# Percy - The Fader FH



## cowis (Apr 21, 2010)

This guy was bruoght to Island Pets as a trade in. He was 24.99 so i thuoght id give hima try. He started to eat food in the first 10 mins he was in the tank(food for the other fish). he is about 3.5 inches and not shy at all.


----------



## AWW (Apr 22, 2010)

In the 20 or in the 70?


----------



## cowis (Apr 21, 2010)

hes in the 20 for now.


----------



## AWW (Apr 22, 2010)

He should get along great with your Argentea


----------



## `GhostDogg´ (Apr 22, 2010)

I didn't see this guy @ IPU a few days ago. 
Nice purchase Pete!!!


----------



## cowis (Apr 21, 2010)

he was in richmond. agian it was a trade in. they have 2 more non faders for the same price. one ok one really nice colourd one.


----------



## `GhostDogg´ (Apr 22, 2010)

Ahh, I went to the Burnaby store.
Same size?


----------



## cowis (Apr 21, 2010)

yes same size. both were in richmond.


----------



## cowis (Apr 21, 2010)




----------



## `GhostDogg´ (Apr 22, 2010)

NIce pix Pete!!
He looks alike he has some strong Midas/RD genes.


----------



## cowis (Apr 21, 2010)

Yeah he does.

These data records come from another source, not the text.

**src/dssfd_pkg.sv**
```systemverilog
// Shared types and constants for the decimal seven-segment frame driver.
// Self-contained; used by the top level.
`default_nettype none

package dssfd_pkg;

	// Configuration register indexes
	localparam int unsigned CFG_INDEX_W = 2;
	localparam int unsigned CFG_DATA_W  = 3;

	typedef enum logic [CFG_INDEX_W-1:0] {
		REG_FIRST_DIGIT  = 2'd0,
		REG_LAST_DIGIT   = 2'd1,
		REG_POINT_OFFSET = 2'd2,
		REG_POINT_ENABLE = 2'd3
	} cfg_reg_t;

	// Register reset values
	localparam logic [2:0] FIRST_DIGIT_RST  = 3'd0;
	localparam logic [2:0] LAST_DIGIT_RST   = 3'd7;
	localparam logic [2:0] POINT_OFFSET_RST = 3'd0;

	// Reciprocal of ten: q = (x * RECIP10) >> RECIP10_SHIFT, exact for 32-bit x
	localparam logic [31:0] RECIP10       = 32'hCCCC_CCCD;
	localparam int unsigned RECIP10_SHIFT = 35;

	localparam logic [7:0] SEG_POINT = 8'h80;

	// One frame token between the sequencer and the digit stage
	typedef struct packed {
		logic [3:0] rem_lo;   // low bits of the value being split
		logic [3:0] quo_lo;   // low bits of its quotient by ten
		logic [2:0] pos;
		logic       point;
		logic       last;
	} frame_tok_t;

	// Seven-segment pattern for a decimal digit, segments a..g in bits 0..6
	function automatic logic [7:0] seg_pattern(input logic [3:0] digit);
		logic [7:0] seg;
		case (digit)
			4'd0:    seg = 8'h3f;
			4'd1:    seg = 8'h06;
			4'd2:    seg = 8'h5b;
			4'd3:    seg = 8'h4f;
			4'd4:    seg = 8'h66;
			4'd5:    seg = 8'h6d;
			4'd6:    seg = 8'h7d;
			4'd7:    seg = 8'h07;
			4'd8:    seg = 8'h7f;
			4'd9:    seg = 8'h6f;
			default: seg = 8'h00;
		endcase
		return seg;
	endfunction

endpackage

`default_nettype wire

```
**src/decimal_seven_segment_frame_driver.sv**
```systemverilog
// Top level of the decimal seven-segment frame driver: config registers,
// digit sequencer and frame pipeline. Depends on dssfd_pkg.
//
//   channel  dir   handshake              payload
//   input    in    in_valid / in_ready    value
//   output   out   out_valid / out_ready  digit_select, segments, position, last
//   config   in    cfg_we                 cfg_index, cfg_data
//
// One value gives last_digit - first_digit + 1 frames, one per cycle unless
// out_ready stalls; the digit sequencer does one multiply by the reciprocal
// of ten per frame. A new value is taken in the cycle the previous value's
// last frame leaves the sequencer.
// Frames then pass two more register stages.
// Reset clears all valid bits and the config registers to their defaults.
// A stall on out_ready backs up through the stages; nothing is lost or repeated.
// An empty range (first_digit > last_digit) takes the value and gives no frame.
`default_nettype none

module decimal_seven_segment_frame_driver #(
	parameter int unsigned NUM_DIGITS  = 8,
	parameter int unsigned VALUE_WIDTH = 32
) (
	input  wire logic                               clk,
	input  wire logic                               arst_n,
	// config write port
	input  wire logic                               cfg_we,
	input  wire logic [dssfd_pkg::CFG_INDEX_W-1:0]  cfg_index,
	input  wire logic [dssfd_pkg::CFG_DATA_W-1:0]   cfg_data,
	// input channel
	input  wire logic                               in_valid,
	output logic                                    in_ready,
	input  wire logic [VALUE_WIDTH-1:0]             value,
	// output channel
	output logic                                    out_valid,
	input  wire logic                               out_ready,
	output logic [7:0]                              digit_select,
	output logic [7:0]                              segments,
	output logic [2:0]                              position,
	output logic                                    last
);

	localparam logic [2:0] TOP_POS = 3'(NUM_DIGITS - 1);
	localparam int unsigned PROD_W = VALUE_WIDTH + 32;

	// Config registers
	logic [2:0] first_digit_q;
	logic [2:0] last_digit_q;
	logic [2:0] point_offset_q;
	logic       point_enable_q;

	always_ff @(posedge clk or negedge arst_n) begin
		if (!arst_n) begin
			first_digit_q  <= dssfd_pkg::FIRST_DIGIT_RST;
			last_digit_q   <= dssfd_pkg::LAST_DIGIT_RST;
			point_offset_q <= dssfd_pkg::POINT_OFFSET_RST;
			point_enable_q <= 1'b0;
		end else if (cfg_we) begin
			unique case (dssfd_pkg::cfg_reg_t'(cfg_index))
				dssfd_pkg::REG_FIRST_DIGIT:  first_digit_q  <= cfg_data;
				dssfd_pkg::REG_LAST_DIGIT:   last_digit_q   <= cfg_data;
				dssfd_pkg::REG_POINT_OFFSET: point_offset_q <= cfg_data;
				dssfd_pkg::REG_POINT_ENABLE: point_enable_q <= cfg_data[0];
				default: ;
			endcase
		end
	end

	// Clamped range and point position
	logic [2:0] lo_pos, hi_pos, point_pos;
	logic       has_point, empty_range;

	always_comb begin
		lo_pos      = (first_digit_q > TOP_POS) ? TOP_POS : first_digit_q;
		hi_pos      = (last_digit_q > TOP_POS) ? TOP_POS : last_digit_q;
		has_point   = point_enable_q && (point_offset_q <= hi_pos);
		point_pos   = hi_pos - point_offset_q;
		empty_range = lo_pos > hi_pos;
	end

	// Stage handshakes
	logic                   valid_s1, valid_s2, valid_s3;
	logic                   ready_s2, ready_s3;
	logic                   adv_s1, last_s1;
	logic [VALUE_WIDTH-1:0] rem_s1;
	logic [2:0]             pos_s1;

	assign ready_s3 = !valid_s3 || out_ready;
	assign ready_s2 = !valid_s2 || ready_s3;
	assign adv_s1   = valid_s1 && ready_s2;
	assign last_s1  = pos_s1 == lo_pos;
	assign in_ready = !valid_s1 || (adv_s1 && last_s1);

	// Stage 1: digit sequencer, one division by ten per frame
	logic [PROD_W-1:0]      prod;
	logic [VALUE_WIDTH-1:0] quo;

	always_comb begin
		prod = PROD_W'(rem_s1) * PROD_W'(dssfd_pkg::RECIP10);
		quo  = VALUE_WIDTH'(prod >> dssfd_pkg::RECIP10_SHIFT);
	end

	always_ff @(posedge clk or negedge arst_n) begin
		if (!arst_n) begin
			valid_s1 <= 1'b0;
		end else if (in_valid && in_ready) begin
			valid_s1 <= !empty_range;
		end else if (adv_s1 && last_s1) begin
			valid_s1 <= 1'b0;
		end
	end

	always_ff @(posedge clk) begin
		if (in_valid && in_ready) begin
			rem_s1 <= value;
			pos_s1 <= hi_pos;
		end else if (adv_s1) begin
			rem_s1 <= quo;
			pos_s1 <= pos_s1 - 3'd1;
		end
	end

	// Stage 2: frame token
	dssfd_pkg::frame_tok_t tok_s2;

	always_ff @(posedge clk or negedge arst_n) begin
		if (!arst_n) begin
			valid_s2 <= 1'b0;
		end else if (ready_s2) begin
			valid_s2 <= adv_s1;
		end
	end

	always_ff @(posedge clk) begin
		if (adv_s1) begin
			tok_s2.rem_lo <= rem_s1[3:0];
			tok_s2.quo_lo <= quo[3:0];
			tok_s2.pos    <= pos_s1;
			tok_s2.point  <= has_point && (pos_s1 == point_pos);
			tok_s2.last   <= last_s1;
		end
	end

	// Stage 3: digit, segment lookup and select byte
	logic [3:0] digit_s2;
	logic [7:0] seg_s2;
	logic [7:0] digit_select_s3, segments_s3;
	logic [2:0] position_s3;
	logic       last_s3;

	always_comb begin
		// remainder is below ten, so four low bits are enough
		digit_s2 = tok_s2.rem_lo - 4'(tok_s2.quo_lo * 4'd10);
		seg_s2   = dssfd_pkg::seg_pattern(digit_s2);
		if (tok_s2.point) begin
			seg_s2 = seg_s2 | dssfd_pkg::SEG_POINT;
		end
	end

	always_ff @(posedge clk or negedge arst_n) begin
		if (!arst_n) begin
			valid_s3 <= 1'b0;
		end else if (ready_s3) begin
			valid_s3 <= valid_s2;
		end
	end

	always_ff @(posedge clk) begin
		if (valid_s2 && ready_s3) begin
			digit_select_s3 <= ~(8'd1 << tok_s2.pos);
			segments_s3     <= seg_s2;
			position_s3     <= tok_s2.pos;
			last_s3         <= tok_s2.last;
		end
	end

	assign out_valid    = valid_s3;
	assign digit_select = digit_select_s3;
	assign segments     = segments_s3;
	assign position     = position_s3;
	assign last         = last_s3;

endmodule

`default_nettype wire

```
**config.mk**
```make
export PLATFORM = sky130hd
export DESIGN_NAME = decimal_seven_segment_frame_driver
export DESIGN_NICKNAME = d
export VERILOG_FILES = /design/src/dssfd_pkg.sv /design/src/decimal_seven_segment_frame_driver.sv
export SDC_FILE = /design/constraint.sdc
export NUM_CORES = 1
export LEC_CHECK = 0
export ABC_AREA = 1
export BUFFER_PORTS_ARGS = -buffer_cell sky130_fd_sc_hd__buf_2
export CELL_PAD_IN_SITES_DETAIL_PLACEMENT = 2
export CELL_PAD_IN_SITES_GLOBAL_PLACEMENT = 2
export CORE_MARGIN = 4
export CORE_UTILIZATION = 41
export DETAILED_ROUTE_END_ITERATION = 7
export MAX_ROUTING_LAYER = met4
export PLACE_DENSITY = 0.85
export SLEW_MARGIN = 20
export SYNTH_ARGS = -nofsm -noshare
export SYNTH_HDL_FRONTEND = slang
export SYNTH_SLANG_ARGS = --single-unit
```
**constraint.sdc**
```tcl
create_clock -name clk -period 7.08 [get_ports clk]
set_clock_uncertainty 0.15 [all_clocks]
set_input_delay 1.062 -clock clk [delete_from_list [all_inputs] [get_ports clk]]
set_output_delay 1.062 -clock clk [all_outputs]
set_load 0.02 [all_outputs]
```
==> results of run 1 <==
-- timing repair --
| item | in CTS |
|---|---|
| buffers inserted | 38 |
| gates cloned | 0 |
| pin swaps | 36 |
| resized for setup | 143 |
| setup endpoints to repair | 32 |
-- synth_stat cells, drive strengths merged (11+ instances only) --
master / count / area (um^2)
o21bai: 11 / 82.58
o21ai: 56 / 284.0
xnor2: 19 / 166.4
xor2: 35 / 306.5
a21oi: 77 / 389.1
nand4: 13 / 81.33
fa: 389 / 7787
nand2: 499 / 1908
nand3: 89 / 445.4
ha: 360 / 4504
inv: 805 / 3022
nor2: 137 / 576.8
nor3: 18 / 152.7
edfxtp: 67 / 2012
-- metal layers --
layer	overflow	track usage, %
met1	0	67.79
met2	2	88.71
met3	0	49.14
met4	5	71.56
met5	-	-
-- cells by family after synthesis --
family                     synth area share, %
adders and majority gates                54.83
and+or+nand+nor                          14.87
xor gates and xnor gates                 2.110
buffers and inverters                    13.81
AOI/OAI and AO/OA                        3.935
DFF                                      10.44
-- per-stage QoR --
step | hold slack [ns] | util [%]
CTS | 0.3106 | 48.52
detailed placement | 0.2966 | 46.34
global placement | 0.2529 | 46.34
floorplan | 0.2503 | -
==> summary.md, run 1 <==
| Metric | Value |
|---|---|
| Number of antenna violations at the first check in global routing | 17 |
| TritonCTS buffer count | 9 |
| Synth cell types | 43 |
| First Err | [ERROR GRT-0232] Routing congestion too high. Check the congestion heatmap in the GUI. |
| Outcome | did not finish |
| Deepest level of the CTS H-tree | 3 |
| Post-CTS Hold Fix Bufs | 0 |
| Primary FF master, synth | edfxtp_1 |
| CTS Root Buffer Type | clkbuf_16 |
| #FFs+latches synth | 80 |
| Overall track demand over capacity in global routing | 70.33% |
| Boundary pin count | 64 |
| GPL Wtd Cong | 1.027 |
| Initial cell density of the core | 41.49% |
| EDFF count, synth | 67 |
| Die Height | 241.8 um |
| Number of cells in the design after placement | 3584 |
| Worst setup slack before clock tree synthesis | -0.8201 ns |
| Width of the die | 241.8 um |
| Type of the worst endpoint after the last repair | sequential cell input |
| Placement Rows | 85 |
| Synthesized Nets | 3432 |
| Clk sink count | 80 |
| Port-buffer cells | 63 |
| Last step reached | global routing |
| Mean Syn Cell Area | 8.488 um^2 |
| Async S/R FF share, synth | 16.25% |
| Count of yosys warnings during synthesis | 0 |
| Count of mapped cells out of synthesis | 2641 |
| Seq/Total Area, Yosys | 10.44% |
| Synthesized area | 22420 um^2 |
| Final HPWL DP | 103700 um |
| Largest buffer count on any clock path | 2 |
| Last worst endpoint in the global-route repair_timing | rem_s1[22]$_DFFE_PP_/D |
| Residual overflow from global routing | 7 |
| Instance area at placement | 25040 um^2 |
| Maximum number of pins on one net before global-route repair | 38 |
==> run 2: changes to the inputs <==
--- a/config.mk
+++ b/config.mk
@@ -7,13 +7,10 @@
 export LEC_CHECK = 0
 export ABC_AREA = 1
 export BUFFER_PORTS_ARGS = -buffer_cell sky130_fd_sc_hd__buf_2
-export CELL_PAD_IN_SITES_DETAIL_PLACEMENT = 2
-export CELL_PAD_IN_SITES_GLOBAL_PLACEMENT = 2
 export CORE_MARGIN = 4
-export CORE_UTILIZATION = 41
+export CORE_UTILIZATION = 35
 export DETAILED_ROUTE_END_ITERATION = 7
-export MAX_ROUTING_LAYER = met4
-export PLACE_DENSITY = 0.85
+export PLACE_DENSITY_LB_ADDON = 0.15
 export SLEW_MARGIN = 20
 export SYNTH_ARGS = -nofsm -noshare
 export SYNTH_HDL_FRONTEND = slang
==> summary.md, run 2 <==
| Metric | Value |
|---|---|
| Max reg flops | 32 |
| Crit-path leading delay family | adder cells |
| Most prevalent standard cell on the critical path | fa_1 |
| Post-DRT Antenna Nets | 0 |
| CP Capture Type | flop |
| Fraction of synthesized cell area taken by the top area cell type | 34.74% (unchanged) |
| Setup slack on the worst flop-to-flop path | 0.16 ns |
| Routed wire length per instance | 20.81 um |
| TritonCTS clock tree | yes |
| Mean number of vias per cell | 4.712 |
| Worst r2r path cells | 23 |
| Data arrival time of the critical path | 6.90 ns |
| Biggest regs | rem_s1 (32), tok_s2 (12) |
| #FFs+latches synth | 80 (unchanged) |
| Post-CTS Hold Fix Bufs | 0 (unchanged) |
| Number of hold-slack violations in the final timing report | 0 |
| Worst min-delay path category | flop to flop |
| Required time at the worst-slack endpoint | 7.06 ns |
| Synthesized Nets | 3432 (unchanged) |
| Placement Rows | 92 (+8.2%) |
| Die Area | 68160 um^2 |
| Number of antenna violations at the first check in global routing | 3 |
| Count of mapped cells out of synthesis | 2641 (unchanged) |
| CTS Root Buffer Type | clkbuf_16 |
| Aggregate routed wire length | 79000 um |
| Count of non-filler cells in the finished layout | 3796 |
| Worst Hold End | segments[7] |
| Number of max-cap violations | 0 |
| Final #Nets | 3736 |
| Vias in the first global route | 19320 |
| Post-synthesis cell type with the largest combined area | fa_1 |
| Commonest non-fill, non-tap cell in the layout | inv_1 |
| Start-to-end type of the worst setup path | flop to flop |
| Mean Syn Cell Area | 8.488 um^2 (unchanged) |
| Post-Route Utilization | 41.57% |
| EDFF count, synth | 67 (unchanged) |
| Maximum frequency from static timing analysis | 0.1445 GHz |
| Number of DRC violations after detailed routing | 0 |
| Worst path buffer plus inverter count | 4 |
| Critical Path Source Type | flop |
| Core Footprint | 63200 um^2 |
| Most repeated cell in the gate-level netlist after synthesis | inv_1 |
| Maximum net fanout on the critical path | 5 |
| Clock transition time at the flip-flop clock pins of the worst setup and hold paths | 0.10 ns |
| Max_slew headroom | 51.51% |
| Clk sink count | 80 (unchanged) |
| Setup crit start | rem_s1[8] |
| Fraction of the cycle the final worst path needs | 97.75% |
| Boundary pin count | 64 (unchanged) |
| Number of max-slew violations in the final report | 0 |
| Setup violation total in the final timing report | 0 |
| Aggregate negative setup slack | 0 ns |
| TritonCTS buffer count | 9 (unchanged) |
| Slowest CP cell | fa_1 |
| First-pass iteration count of the detailed router | 5 |
| Number of DRC violations after detailed-routing iteration 0 | 1134 |
| Number of antenna repair diodes | 0 |
| Primary FF master, synth | edfxtp_1 |
| Fraction of layout cells with a size suffix above 1 | 15.05% |
| Width of the die | 261.1 um (+8.0%) |
| Count of yosys warnings during synthesis | 0 (unchanged) |
| Deepest level of the CTS H-tree | 3 (unchanged) |
| Biggest cell delay along the critical path | 0.63 ns |
| Clock period minus worst slack | 6.921 ns |
| Commonest cells after routing, fill and taps aside | inv_1, nand2_1, fa_1 |
| Synth cell types | 43 (unchanged) |
| Minimum hold slack | 0.2928 ns |
| Initial cell density of the core | 35.47% (-6.0 points) |
| Outcome | finished clean |
| Largest register by flop count | rem_s1 |
| Synthesized area | 22420 um^2 (unchanged) |
| Top cells by instance count after synthesis | inv_1, nand2_1, fa_1 |
| GPL Wtd Cong | 0.9766 (-4.9%) |
| Measured slew at the worst slew-check pin | 0.7274 ns |
| Startpoint of the worst hold path | tok_s2[1] |
| Cell types with the largest area share after synthesis | fa_1, ha_1, inv_1 |
| Global-route wire length before repair | 118900 um |
| Largest buffer count on any clock path | 2 (unchanged) |
| Number of cells in the design after placement | 3750 (+4.6%) |
| Residual overflow from global routing | 0 |
| Port-buffer cells | 63 (unchanged) |
| Signed area change from the synthesized netlist to the final layout | 17.19% |
| Reg-to-Reg End | rem_s1[10] |
| Async S/R FF share, synth | 16.25% (unchanged) |
| Overall track demand over capacity in global routing | 23.75% |
| Worst-path cell chain | ha_2, xnor2_1, inv_1, ha_1, or2_2, fa_1, fa_1, fa_1, fa_1, fa_1, ha_1, ha_1, a21oi_1, o21ai_0, nand2_1, nand2_1, buf_4, inv_1, nand2_1, inv_1, nand4_1, nand3_1, nand2_1 |
| Maximum number of pins on one net before global-route repair | 38 |
| Seq/Total Area, Yosys | 10.44% (unchanged) |
| Die Height | 261.1 um (+8.0%) |
| Cells on Worst Hold Path | 0 |
| Clock latency on the worst-skew pair | 0.38 ns |
| Unrepaired setup endpoints after global routing | true |
| Launch instance of the worst register-to-register path | rem_s1[8] |
| Vias | 17890 |
| Final HPWL DP | 71760 um (-31%) |
run 2: cell counts after synthesis:
No cell type changed its count.
run 2: timing repair:
| item | 4_1_cts | 5_1_grt |
|---|---|---|
| pin swaps | 0 | 4 |
| gates resized for setup | 12 | 65 |
| gates cloned | 0 | 0 |
| buffers inserted | 11 | 19 |
| setup endpoints to repair | 31 | 27 |
run 2: per-layer routing:
metal  vias up  GRT usage (%)  wire length [um]
met5         -              0                13
met4         2          7.964              2984
met3       112          5.251              5729
met2       532          38.45             36330
met1      8749          31.70             33950
li1       8491              -                 -
run 2: cells by family after synthesis:
logic type | Yosys count | synth area share, %
and+or+nand+nor | 777 | 14.87
buffers and inverters | 820 | 13.81
adders and majority gates | 749 | 54.83
xor gates and xnor gates | 54 | 2.110
DFF | 80 | 10.44
AOI/OAI and AO/OA | 161 | 3.935
run 2: layout make-up:
cell class	count	area [um^2]
clock buffer	10	250.2
clock inverter	6	55.05
fill	6405	36930
inverter	805	3029
multi-input combinational	1741	17310
sequential	80	2341
tap	846	1059
timing repair buffer	308	2225
run 2: per-stage QoR:
stage          setup slack (ns)  instance area (um^2)
2_1_floorplan            0.9215                 22420
3_3_place_gp            -0.5537                 25400
3_5_place_dp            -0.5659                 25400
4_1_cts                 0.01678                 25830
5_1_grt                -0.02762                 26270
6_report                 0.1593                 26270
run 2: worst max-delay path by stage:
stage            endpoint  slack (ns)  cells past startpoint
2_1_floorplan  rem_s1[17]        0.92                     26
3_3_place_gp   rem_s1[20]       -0.55                     24
3_5_place_dp   rem_s1[20]       -0.57                     24
4_1_cts        rem_s1[16]        0.02                     22
5_1_grt        rem_s1[21]       -0.03                     30
6_report       rem_s1[10]        0.16                     23
Power of run 2 is not shown: default switching activity piles up to over one toggle a cycle in this logic, so the estimate is an artifact.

I hope his kok pops later as he grows like the midas.


----------



## cowis (Apr 21, 2010)




----------



## cowis (Apr 21, 2010)

new pics:


----------



## cowis (Apr 21, 2010)

more pics:


----------



## Victor (Apr 21, 2010)

nice pix Peter. I can kind of see a kok growing on it


----------